■ **TASK ITEM**: Give the lines of the material verbatim, from the first line to the line with "localparam logic [3:0] FLG_EQUAL", including both.

■ **EXTRACTED MATERIAL**:
*** Begin section ***
===== src/design/vmx_pkg.sv =====
package vmx_pkg;

    localparam int WORD_BITS = 32;
    localparam int CNT_W     = $clog2(WORD_BITS);

    localparam logic [3:0] FLG_NONE    = 4'b0000;
    localparam logic [3:0] FLG_ZERO    = 4'b0001;
    localparam logic [3:0] FLG_EQUAL   = 4'b0010;
    localparam logic [3:0] FLG_GREATER = 4'b0100;
    localparam logic [3:0] FLG_LESS    = 4'b1000;

    typedef enum logic [4:0] {
        OP_NOP   = 5'd0,
        OP_HALT  = 5'd1,
        OP_INT   = 5'd2,
        OP_MOV   = 5'd3,
        OP_JMP   = 5'd4,
        OP_INC   = 5'd5,
        OP_DEC   = 5'd6,
        OP_ADD   = 5'd7,
        OP_SUB   = 5'd8,
        OP_MUL   = 5'd9,
        OP_DIV   = 5'd10,
        OP_SHOW  = 5'd11,
        OP_CMP   = 5'd12,
        OP_SCMP  = 5'd13,
        OP_TEST  = 5'd14,
        OP_STEST = 5'd15,
        OP_JZ    = 5'd16,
        OP_JNZ   = 5'd17,
        OP_JEQ   = 5'd18,
        OP_JNEQ  = 5'd19,
        OP_JGT   = 5'd20,
        OP_JNGT  = 5'd21,
        OP_JLT   = 5'd22,
        OP_JNLT  = 5'd23,
        OP_AND   = 5'd24,
        OP_OR    = 5'd25,
        OP_XOR   = 5'd26,
        OP_NOT   = 5'd27
    } t_op;

    typedef struct packed {
        logic load;
        logic finish;
        logic div_start;
        logic div_step;
    } t_dp_cmd;

    typedef struct packed {
        logic div_go;
        logic div_last;
    } t_dp_status;

endpackage


===== src/design/vmx_ctrl.sv =====
module vmx_ctrl (
    input  logic                i_clk,
    input  logic                i_rst_n,
    input  logic                i_valid,
    input  logic                i_stall,
    input  vmx_pkg::t_dp_status i_status,
    output vmx_pkg::t_dp_cmd    o_cmd,
    output logic                o_in_stall,
    output logic                o_out_valid
);

    typedef enum logic [2:0] {
        ST_IDLE,
        ST_EXEC,
        ST_DIV,
        ST_DFIN,
        ST_OUT
    } t_state;

    t_state r_state;
    t_state n_state;

    always_comb begin
        n_state = r_state;
        unique case (r_state)
            ST_IDLE: begin
                if (i_valid) begin
                    n_state = ST_EXEC;
                end
            end
            ST_EXEC: begin
                n_state = i_status.div_go ? ST_DIV : ST_OUT;
            end
            ST_DIV: begin
                if (i_status.div_last) begin
                    n_state = ST_DFIN;
                end
            end
            ST_DFIN: begin
                n_state = ST_OUT;
            end
            ST_OUT: begin
                if (!i_stall) begin
                    n_state = ST_IDLE;
                end
            end
            default: begin
                n_state = ST_IDLE;
            end
        endcase
    end

    always_ff @(posedge i_clk) begin
        if (!i_rst_n) begin
            r_state <= ST_IDLE;
        end else begin
            r_state <= n_state;
        end
    end

    assign o_cmd.load      = (r_state == ST_IDLE) && i_valid;
    assign o_cmd.finish    = ((r_state == ST_EXEC) && !i_status.div_go) || (r_state == ST_DFIN);
    assign o_cmd.div_start = (r_state == ST_EXEC) && i_status.div_go;
    assign o_cmd.div_step  = (r_state == ST_DIV);
    assign o_in_stall      = (r_state != ST_IDLE);
    assign o_out_valid     = (r_state == ST_OUT);

endmodule


===== src/design/vmx_dp.sv =====
module vmx_dp (
    input  logic                                i_clk,
    input  logic                                i_rst_n,
    input  vmx_pkg::t_dp_cmd                    i_cmd,
    input  logic [4:0]                          i_command,
    input  logic [vmx_pkg::WORD_BITS-1:0]       i_value_a,
    input  logic [vmx_pkg::WORD_BITS-1:0]       i_value_b,
    output vmx_pkg::t_dp_status                 o_status,
    output logic                                o_write_dest,
    output logic [vmx_pkg::WORD_BITS-1:0]       o_result_value,
    output logic                                o_write_remainder,
    output logic [vmx_pkg::WORD_BITS-1:0]       o_remainder_value,
    output logic                                o_jump_taken,
    output logic [vmx_pkg::WORD_BITS-1:0]       o_jump_target,
    output logic                                o_divide_error,
    output logic [3:0]                          o_flags_now
);

    localparam int W = vmx_pkg::WORD_BITS;

    vmx_pkg::t_op                r_cmd;
    logic [W-1:0]                r_a;
    logic [W-1:0]                r_b;
    logic [3:0]                  r_flags;
    logic [W-1:0]                r_quot;
    logic [W-1:0]                r_rem;
    logic [vmx_pkg::CNT_W-1:0]   r_cnt;

    logic                        r_wd;
    logic [W-1:0]                r_res;
    logic                        r_wr;
    logic [W-1:0]                r_remv;
    logic                        r_jt;
    logic [W-1:0]                r_tgt;
    logic                        r_derr;

    logic                        n_wd;
    logic [W-1:0]                n_res;
    logic                        n_wr;
    logic [W-1:0]                n_remv;
    logic                        n_jt;
    logic [W-1:0]                n_tgt;
    logic                        n_derr;
    logic [3:0]                  n_flags;

    logic [W-1:0]                w_prod;
    logic [W:0]                  w_shift;
    logic [W:0]                  w_diff;
    logic                        w_qbit;
    logic                        w_is_jump;
    logic                        w_cond;

    assign w_prod  = r_a * r_b;
    assign w_shift = {r_rem, r_quot[W-1]};
    assign w_diff  = w_shift - {1'b0, r_b};
    assign w_qbit  = !w_diff[W];

    assign o_status.div_go   = (r_cmd == vmx_pkg::OP_DIV) && (r_b != '0);
    assign o_status.div_last = (r_cnt == vmx_pkg::CNT_W'(W - 1));

    always_comb begin
        n_wd      = 1'b0;
        n_res     = '0;
        n_wr      = 1'b0;
        n_remv    = '0;
        n_derr    = 1'b0;
        n_flags   = r_flags;
        w_is_jump = 1'b0;
        w_cond    = 1'b0;
        unique case (r_cmd)
            vmx_pkg::OP_MOV: begin n_wd = 1'b1; n_res = r_b; end
            vmx_pkg::OP_JMP: begin w_is_jump = 1'b1; w_cond = 1'b1; end
            vmx_pkg::OP_INC: begin n_wd = 1'b1; n_res = r_a + W'(1); end
            vmx_pkg::OP_DEC: begin n_wd = 1'b1; n_res = r_a - W'(1); end
            vmx_pkg::OP_ADD: begin n_wd = 1'b1; n_res = r_a + r_b; end
            vmx_pkg::OP_SUB: begin n_wd = 1'b1; n_res = r_a - r_b; end
            vmx_pkg::OP_MUL: begin n_wd = 1'b1; n_res = w_prod; end
            vmx_pkg::OP_DIV: begin
                if (r_b == '0) begin
                    n_derr = 1'b1;
                end else begin
                    n_wd   = 1'b1;
                    n_res  = r_quot;
                    n_wr   = 1'b1;
                    n_remv = r_rem;
                end
            end
            vmx_pkg::OP_CMP: begin
                if (r_a == r_b) begin
                    n_flags = vmx_pkg::FLG_EQUAL;
                end else if (r_a > r_b) begin
                    n_flags = vmx_pkg::FLG_GREATER;
                end else begin
                    n_flags = vmx_pkg::FLG_LESS;
                end
            end
            vmx_pkg::OP_SCMP: begin
                if (r_a == r_b) begin
                    n_flags = vmx_pkg::FLG_EQUAL;
                end else if ($signed(r_a) > $signed(r_b)) begin
                    n_flags = vmx_pkg::FLG_GREATER;
                end else begin
                    n_flags = vmx_pkg::FLG_LESS;
                end
            end
            vmx_pkg::OP_TEST: begin
                n_flags = (r_a == '0) ? vmx_pkg::FLG_ZERO : vmx_pkg::FLG_GREATER;
            end
            vmx_pkg::OP_STEST: begin
                if (r_a == '0) begin
                    n_flags = vmx_pkg::FLG_ZERO;
                end else if (r_a[W-1]) begin
                    n_flags = vmx_pkg::FLG_LESS;
                end else begin
                    n_flags = vmx_pkg::FLG_GREATER;
                end
            end
            vmx_pkg::OP_JZ:   begin w_is_jump = 1'b1; w_cond = r_flags[0]; end
            vmx_pkg::OP_JNZ:  begin w_is_jump = 1'b1; w_cond = !r_flags[0]; end
            vmx_pkg::OP_JEQ:  begin w_is_jump = 1'b1; w_cond = r_flags[1]; end
            vmx_pkg::OP_JNEQ: begin w_is_jump = 1'b1; w_cond = !r_flags[1]; end
            vmx_pkg::OP_JGT:  begin w_is_jump = 1'b1; w_cond = r_flags[2]; end
            vmx_pkg::OP_JNGT: begin w_is_jump = 1'b1; w_cond = !r_flags[2]; end
            vmx_pkg::OP_JLT:  begin w_is_jump = 1'b1; w_cond = r_flags[3]; end
            vmx_pkg::OP_JNLT: begin w_is_jump = 1'b1; w_cond = !r_flags[3]; end
            vmx_pkg::OP_AND:  begin n_wd = 1'b1; n_res = r_a & r_b; end
            vmx_pkg::OP_OR:   begin n_wd = 1'b1; n_res = r_a | r_b; end
            vmx_pkg::OP_XOR:  begin n_wd = 1'b1; n_res = r_a ^ r_b; end
            vmx_pkg::OP_NOT:  begin n_wd = 1'b1; n_res = ~r_a; end
            default: begin
            end
        endcase
        n_jt  = w_is_jump && w_cond;
        n_tgt = w_is_jump ? r_a : '0;
    end

    always_ff @(posedge i_clk) begin
        if (!i_rst_n) begin
            r_flags <= vmx_pkg::FLG_NONE;
        end else if (i_cmd.finish) begin
            r_flags <= n_flags;
        end
    end

    always_ff @(posedge i_clk) begin
        if (i_cmd.load) begin
            r_cmd <= vmx_pkg::t_op'(i_command);
            r_a   <= i_value_a;
            r_b   <= i_value_b;
        end
        if (i_cmd.div_start) begin
            r_quot <= r_a;
            r_rem  <= '0;
            r_cnt  <= '0;
        end else if (i_cmd.div_step) begin
            r_quot <= {r_quot[W-2:0], w_qbit};
            r_rem  <= w_qbit ? w_diff[W-1:0] : w_shift[W-1:0];
            r_cnt  <= r_cnt + vmx_pkg::CNT_W'(1);
        end
        if (i_cmd.finish) begin
            r_wd   <= n_wd;
            r_res  <= n_res;
            r_wr   <= n_wr;
            r_remv <= n_remv;
            r_jt   <= n_jt;
            r_tgt  <= n_tgt;
            r_derr <= n_derr;
        end
    end

    assign o_write_dest      = r_wd;
    assign o_result_value    = r_res;
    assign o_write_remainder = r_wr;
    assign o_remainder_value = r_remv;
    assign o_jump_taken      = r_jt;
    assign o_jump_target     = r_tgt;
    assign o_divide_error    = r_derr;
    assign o_flags_now       = r_flags;

endmodule


===== src/design/vm_execute_unit_with_flags_unit.sv =====
// Channel   Direction  Handshake            Payload
// request   in         i_valid / o_stall    i_command, i_value_a, i_value_b
// result    out        o_valid / i_stall    write, jump, error and flag fields
//
// One request is in flight at a time; o_stall is high from acceptance until the
// result is taken. A result is registered in EXEC, shown in OUT; DIV with a nonzero
// divisor also passes DIV and DFIN; the restoring divider retires one quotient
// bit per cycle. Synchronous active-low reset clears the flags and the controller.
// A stalled result holds its fields until it is taken.
module vm_execute_unit_with_flags_unit (
    input  logic                          i_clk,
    input  logic                          i_rst_n,
    input  logic                          i_valid,
    output logic                          o_stall,
    input  logic [4:0]                    i_command,
    input  logic [vmx_pkg::WORD_BITS-1:0] i_value_a,
    input  logic [vmx_pkg::WORD_BITS-1:0] i_value_b,
    output logic                          o_valid,
    input  logic                          i_stall,
    output logic                          o_write_dest,
    output logic [vmx_pkg::WORD_BITS-1:0] o_result_value,
    output logic                          o_write_remainder,
    output logic [vmx_pkg::WORD_BITS-1:0] o_remainder_value,
    output logic                          o_jump_taken,
    output logic [vmx_pkg::WORD_BITS-1:0] o_jump_target,
    output logic                          o_divide_error,
    output logic [3:0]                    o_flags_now
);

    vmx_pkg::t_dp_cmd    w_cmd;
    vmx_pkg::t_dp_status w_status;

    vmx_ctrl u_ctrl (
        .i_clk       (i_clk),
        .i_rst_n     (i_rst_n),
        .i_valid     (i_valid),
        .i_stall     (i_stall),
        .i_status    (w_status),
        .o_cmd       (w_cmd),
        .o_in_stall  (o_stall),
        .o_out_valid (o_valid)
    );

    vmx_dp u_dp (
        .i_clk             (i_clk),
        .i_rst_n           (i_rst_n),
        .i_cmd             (w_cmd),
        .i_command         (i_command),
        .i_value_a         (i_value_a),
        .i_value_b         (i_value_b),
        .o_status          (w_status),
        .o_write_dest      (o_write_dest),
        .o_result_value    (o_result_value),
        .o_write_remainder (o_write_remainder),
        .o_remainder_value (o_remainder_value),
        .o_jump_taken      (o_jump_taken),
        .o_jump_target     (o_jump_target),
        .o_divide_error    (o_divide_error),
        .o_flags_now       (o_flags_now)
    );

`ifndef NO_ASSERTIONS
    a_busy_while_result: assert property (@(posedge i_clk) disable iff (!i_rst_n)
        o_valid |-> o_stall)
        else $error("request accepted while a result is pending");

    a_rem_with_dest: assert property (@(posedge i_clk) disable iff (!i_rst_n)
        o_valid && o_write_remainder |-> o_write_dest && !o_divide_error)
        else $error("remainder write without quotient write");

    a_error_no_write: assert property (@(posedge i_clk) disable iff (!i_rst_n)
        o_valid && o_divide_error |-> !o_write_dest && !o_jump_taken)
        else $error("divide error together with a write or jump");

    a_flags_single: assert property (@(posedge i_clk) disable iff (!i_rst_n)
        $onehot0(o_flags_now))
        else $error("more than one flag set");
`endif

endmodule

===== config.mk =====
export PLATFORM = sky130hd
export DESIGN_NAME = vm_execute_unit_with_flags_unit
export DESIGN_NICKNAME = d
export VERILOG_FILES = /design/src/design/vmx_pkg.sv /design/src/design/vmx_ctrl.sv /design/src/design/vmx_dp.sv /design/src/design/vm_execute_unit_with_flags_unit.sv
export SDC_FILE = /design/constraint.sdc
export NUM_CORES = 2
export LEC_CHECK = 0
export ABC_CLOCK_PERIOD_IN_PS = 12600
export BUFFER_PORTS_ARGS = -buffer_cell sky130_fd_sc_hd__buf_2
export CORE_ASPECT_RATIO = 0.5
export CORE_MARGIN = 1
export CORE_UTILIZATION = 49
export CTS_CLUSTER_DIAMETER = 150
export DETAILED_ROUTE_END_ITERATION = 6
export PLACE_DENSITY = 0.62
export SLEW_MARGIN = 20
export SYNTH_ARGS = -nofsm -noshare
export SYNTH_HDL_FRONTEND = slang
export SYNTH_SLANG_ARGS = --single-unit

===== constraint.sdc =====
create_clock -name i_clk -period 12.6 [get_ports i_clk]
set_clock_uncertainty 0.05 [all_clocks]
set_input_delay 0.63 -clock i_clk [delete_from_list [all_inputs] [get_ports i_clk]]
set_output_delay 0.63 -clock i_clk [all_outputs]
set_load 0.1 [all_outputs]

==> flow_metrics.env <==
export IMPL_fin_crit_sh_pct=68.3
export IMPL_worst_slew_pin_slew_ns=1.21
export IMPL_yosys_area_share_adder_pct=37.4
export IMPL_post_route_util_pct=54.2
export IMPL_end_kind="flip-flop"
export IMPL_gp_congestion=1.03
export IMPL_pin_count=179
export IMPL_synthFlopType="edfxtp_1"
export IMPL_avgSynthCellArea_um2=9.28
export IMPL_crit_arrival_ns=8.87
export IMPL_start_util_pct=49.8
export IMPL_cts_root_buf="clkbuf_16"
export IMPL_worst_path_largest_cell_delay_ns=0.63
export IMPL_clk_pin_slew_worst_paths_ns=0.07
export IMPL_synth_yosys_warnings=0
export IMPL_rows=65
export IMPL_antenna_found_initial=3
export IMPL_fmax_mhz=116
export IMPL_antenna_left=0
export IMPL_rsz0062_at_grt="no"
export IMPL_slew_headroom_pct=18.9
export IMPL_vias=26900
export IMPL_synth_xor_area_share_pct=4.43
export IMPL_dieArea_um2=65400
export IMPL_die_width_um=361
export IMPL_slew_violations=0
export IMPL_crit_top_cell="fa_1"
export IMPL_ys_seq_area_share_pct=22.0
export IMPL_cts_tree="yes"
export IMPL_drv_cap=0
export IMPL_violations="DRC"
export IMPL_area_delta_synth_final_pct=8.96
export IMPL_rrSetupSlack_ns=4.00
export IMPL_top_layer="met5"
export IMPL_clk_latency_ns=0.63
export IMPL_crit_reg2reg_launch="u_dp.r_b[5]"
export IMPL_fin_tns_setup_ns=0
export IMPL_r2r_end="u_dp.o_result_value[31]"
export IMPL_diodes=0
export IMPL_grt_max_degree=70
export IMPL_startpoint_type="flip-flop"
export IMPL_clock_path_buffers=3
export IMPL_portBuffers=178
export IMPL_drt_iter0_markers=3356
export IMPL_hp_start="i_value_a[12]"
export IMPL_hpwlAfterDp_um=90300
export IMPL_cts_buffers=26
export IMPL_grt_usage_pct=37.1
export IMPL_dr_pass1_iters=7
export IMPL_dieHeight_um=181
export IMPL_cts_resized=0
export IMPL_wl_um=121000
export IMPL_numClockSinks=245
export IMPL_synth_area_um2=31500
export IMPL_synthArstFlopShare_pct=0
export IMPL_hold_viol_final=0
export IMPL_ff2ff_path_depth=24
export IMPL_core_area_um2=63300
export IMPL_hold_buffers=0
export IMPL_cp_cell_sequence="inv_1 > buf_4 > nor2_1 > fa_1 > fa_1 > fa_1 > inv_1 > fa_1 > inv_1 > fa_1 > fa_1 > fa_1 > fa_1 > ha_1 > and3_1 > nand2_1 > nor3_1 > o311ai_1 > a31o_2 > nor2_1 > nor4b_1 > nor3_1 > xnor2_1 > o221ai_1"
export IMPL_grt_ovfl_total=0
export IMPL_synth_simple_area_share_pct=14.3
export IMPL_min_period_ns=8.60
export IMPL_drive_above_1_share_pct=10.1
export IMPL_hold_end="u_dp.r_a[12]"
export IMPL_met1_length_um=51000
export IMPL_nNetsFinal=4271
export IMPL_hp_class="input port to flip-flop"
export IMPL_grt_pass1_vias=26700
export IMPL_ctsHtreeMaxLevel=1
export IMPL_via_per_inst=6.17
export IMPL_setup_viol=0
export IMPL_drc_errors=3
export IMPL_cpMaxStageDelayCell="edfxtp_1"
export IMPL_synth_cell_types=87
export IMPL_synth_top_family_by_area="adder cells"
export IMPL_cts_setup_buffers=0
export IMPL_synth_seq_cells=245
export IMPL_wl_per_cell_um=27.7
export IMPL_worst_path_max_fanout=14
export IMPL_grt_first_pass_wirelength_um=177000
export IMPL_dr_wl_met3_um=17300
export IMPL_synth_compound_area_share_pct=11.4
export IMPL_dr_wl_met2_um=48600
export IMPL_synth_area_mux_share_pct=2.56
export IMPL_min_path_cells=1
export IMPL_status="finished, violations left"
export IMPL_synthCells=3395
export IMPL_critical_path_class="flip-flop to flip-flop"
export IMPL_synth_nets=4163
export IMPL_synth_edf_count=201
export IMPL_cp_required_ns=12.87
## state kept, by name, indices dropped and copies added, names as in the netlist
name	count
u_dp.o_divide_error	1
u_dp.o_result_value	32
u_dp.r_a	32
u_dp.r_quot	32
u_dp.o_remainder_value	32
u_dp.o_write_remainder	1
u_dp.o_flags_now	4
u_dp.r_b	32
u_dp.o_jump_taken	1
u_dp.r_rem	32
u_dp.r_cnt	5
u_ctrl.r_state	3
u_dp.o_write_dest	1
u_dp.r_cmd	5
u_dp.o_jump_target	32
## how the worst max path moves through the flow
stage                start                       to  slack, ns  cells after the start
6_report       u_dp.r_b[5]  u_dp.o_result_value[31]       4.00                     24
5_1_grt        u_dp.r_b[4]  u_dp.o_result_value[31]       3.73                     26
4_1_cts        u_dp.r_a[5]  u_dp.o_result_value[31]       4.13                     28
3_5_place_dp   u_dp.r_b[5]  u_dp.o_result_value[31]       4.18                     24
3_3_place_gp   u_dp.r_a[5]  u_dp.o_result_value[31]       4.01                     26
2_1_floorplan  u_dp.r_b[5]      u_dp.o_flags_now[1]       2.53                     10
## placed cells by master (no fill, tap or decap), drive strengths merged, types with 114 or more instances in the layout
| cell | n |
|---|---|
| a21oi | 118 |
| nor2 | 413 |
| nand2 | 345 |
| fa | 411 |
| edfxtp | 201 |
| inv | 485 |
| ha | 284 |
| buf | 251 |
| o21ai | 114 |
| xnor2 | 116 |
## stage by stage
step,instance area (µm²),worst slack [ns],hold slack (ns),std cells
floorplan,31500,2.53,0.391,3395
global placement,33400,4.01,0.396,4312
detailed placement,33400,4.18,0.422,4312
CTS,34300,4.13,0.113,4360
global route,34300,3.73,0.119,4360
finish,34300,4.00,0.124,4360
## cell usage after synthesis (27+ instances only)
cell      number  area [µm²]
a211oi_1      51         383
a21oi_1      117         586
a221oi_1      39         342
and2_1        41         257
buf_1         28         105
clkbuf_1     138         518
dfxtp_1       44         881
edfxtp_1     201        6040
fa_1         411        8230
ha_1         284        3550
inv_1        479        1800
mux2_2        28         315
mux2i_1       40         400
nand2_1      345        1290
nand2b_1      27         169
nand3_1       27         135
nor2_1       413        1550
nor3_1        60         300
o21ai_0       82         410
o21ai_1       32         160
xnor2_1      115        1010
xor2_1        41         359
## cells by family after synthesis
group                      after synthesis
AOI/OAI and AO/OA                      529
xor gates and xnor gates               157
DFF                                    245
and+or+nand+nor                       1029
adders and majority gates              696
muxes                                   75
buffers and inverters                  664
## metal layers
metal	up-vias	GRT usage, %
met2	1762	52.9
li1	11400	-
met3	241	13.0
met5	-	0
met1	13500	53.3
met4	2	9.80
## worst max-delay path, delay by kind of cell (launching register included)
family | cells | cell delay, ns
fa+ha+maj | 9 | 4.42
simple gates | 7 | 1.16
buf+inv | 4 | 1.05
compound gates | 3 | 0.81
flops | 1 | 0.63
xor+xnor | 1 | 0.17
## final cells by class
class	count	area [µm²]
Clock buffer	26	651
Clock inverter	22	309
Fill cell	5793	29000
Inverter	493	1850
Multi-Input combinational cell	2486	22100
Sequential cell	245	6920
Tap cell	837	1050
Timing Repair Buffer	251	1440
Power is not shown: default switching activity piles up to over one toggle a cycle in this logic, so the estimate is an artifact.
*** End section ***
■ **RESPONSE TO THIS EXERCISE**:
===== src/design/vmx_pkg.sv =====
package vmx_pkg;

    localparam int WORD_BITS = 32;
    localparam int CNT_W     = $clog2(WORD_BITS);

    localparam logic [3:0] FLG_NONE    = 4'b0000;
    localparam logic [3:0] FLG_ZERO    = 4'b0001;
    localparam logic [3:0] FLG_EQUAL   = 4'b0010;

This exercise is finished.